- [WHAT IS BEING ASKED]:
All the data should be printed again exactly as written.

- [DATA RECORDS]:
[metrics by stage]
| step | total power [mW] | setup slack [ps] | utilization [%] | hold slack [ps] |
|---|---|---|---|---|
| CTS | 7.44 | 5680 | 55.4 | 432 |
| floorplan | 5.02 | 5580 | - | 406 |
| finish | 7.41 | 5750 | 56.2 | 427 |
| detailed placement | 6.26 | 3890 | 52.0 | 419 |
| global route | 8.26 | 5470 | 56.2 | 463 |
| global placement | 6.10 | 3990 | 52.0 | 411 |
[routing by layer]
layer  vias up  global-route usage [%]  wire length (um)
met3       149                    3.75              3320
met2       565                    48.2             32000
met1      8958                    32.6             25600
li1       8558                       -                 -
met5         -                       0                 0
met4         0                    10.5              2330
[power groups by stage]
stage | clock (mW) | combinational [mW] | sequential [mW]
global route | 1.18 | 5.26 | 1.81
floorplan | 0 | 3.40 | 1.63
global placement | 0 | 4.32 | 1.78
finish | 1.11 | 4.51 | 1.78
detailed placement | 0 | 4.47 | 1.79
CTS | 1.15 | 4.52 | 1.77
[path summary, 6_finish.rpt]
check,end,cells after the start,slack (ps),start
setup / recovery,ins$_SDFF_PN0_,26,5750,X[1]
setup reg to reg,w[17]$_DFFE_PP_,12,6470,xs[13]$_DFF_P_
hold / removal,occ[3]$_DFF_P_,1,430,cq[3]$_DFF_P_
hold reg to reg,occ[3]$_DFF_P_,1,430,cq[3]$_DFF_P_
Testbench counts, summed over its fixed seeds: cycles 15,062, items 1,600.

- [RESPONSE AREA]:
[metrics by stage]
| step | total power [mW] | setup slack [ps] | utilization [%] | hold slack [ps] |
|---|---|---|---|---|
| CTS | 7.44 | 5680 | 55.4 | 432 |
| floorplan | 5.02 | 5580 | - | 406 |
| finish | 7.41 | 5750 | 56.2 | 427 |
| detailed placement | 6.26 | 3890 | 52.0 | 419 |
| global route | 8.26 | 5470 | 56.2 | 463 |
| global placement | 6.10 | 3990 | 52.0 | 411 |
[routing by layer]
layer  vias up  global-route usage [%]  wire length (um)
met3       149                    3.75              3320
met2       565                    48.2             32000
met1      8958                    32.6             25600
li1       8558                       -                 -
met5         -                       0                 0
met4         0                    10.5              2330
[power groups by stage]
stage | clock (mW) | combinational [mW] | sequential [mW]
global route | 1.18 | 5.26 | 1.81
floorplan | 0 | 3.40 | 1.63
global placement | 0 | 4.32 | 1.78
finish | 1.11 | 4.51 | 1.78
detailed placement | 0 | 4.47 | 1.79
CTS | 1.15 | 4.52 | 1.77
[path summary, 6_finish.rpt]
check,end,cells after the start,slack (ps),start
setup / recovery,ins$_SDFF_PN0_,26,5750,X[1]
setup reg to reg,w[17]$_DFFE_PP_,12,6470,xs[13]$_DFF_P_
hold / removal,occ[3]$_DFF_P_,1,430,cq[3]$_DFF_P_
hold reg to reg,occ[3]$_DFF_P_,1,430,cq[3]$_DFF_P_
Testbench counts, summed over its fixed seeds: cycles 15,062, items 1,600.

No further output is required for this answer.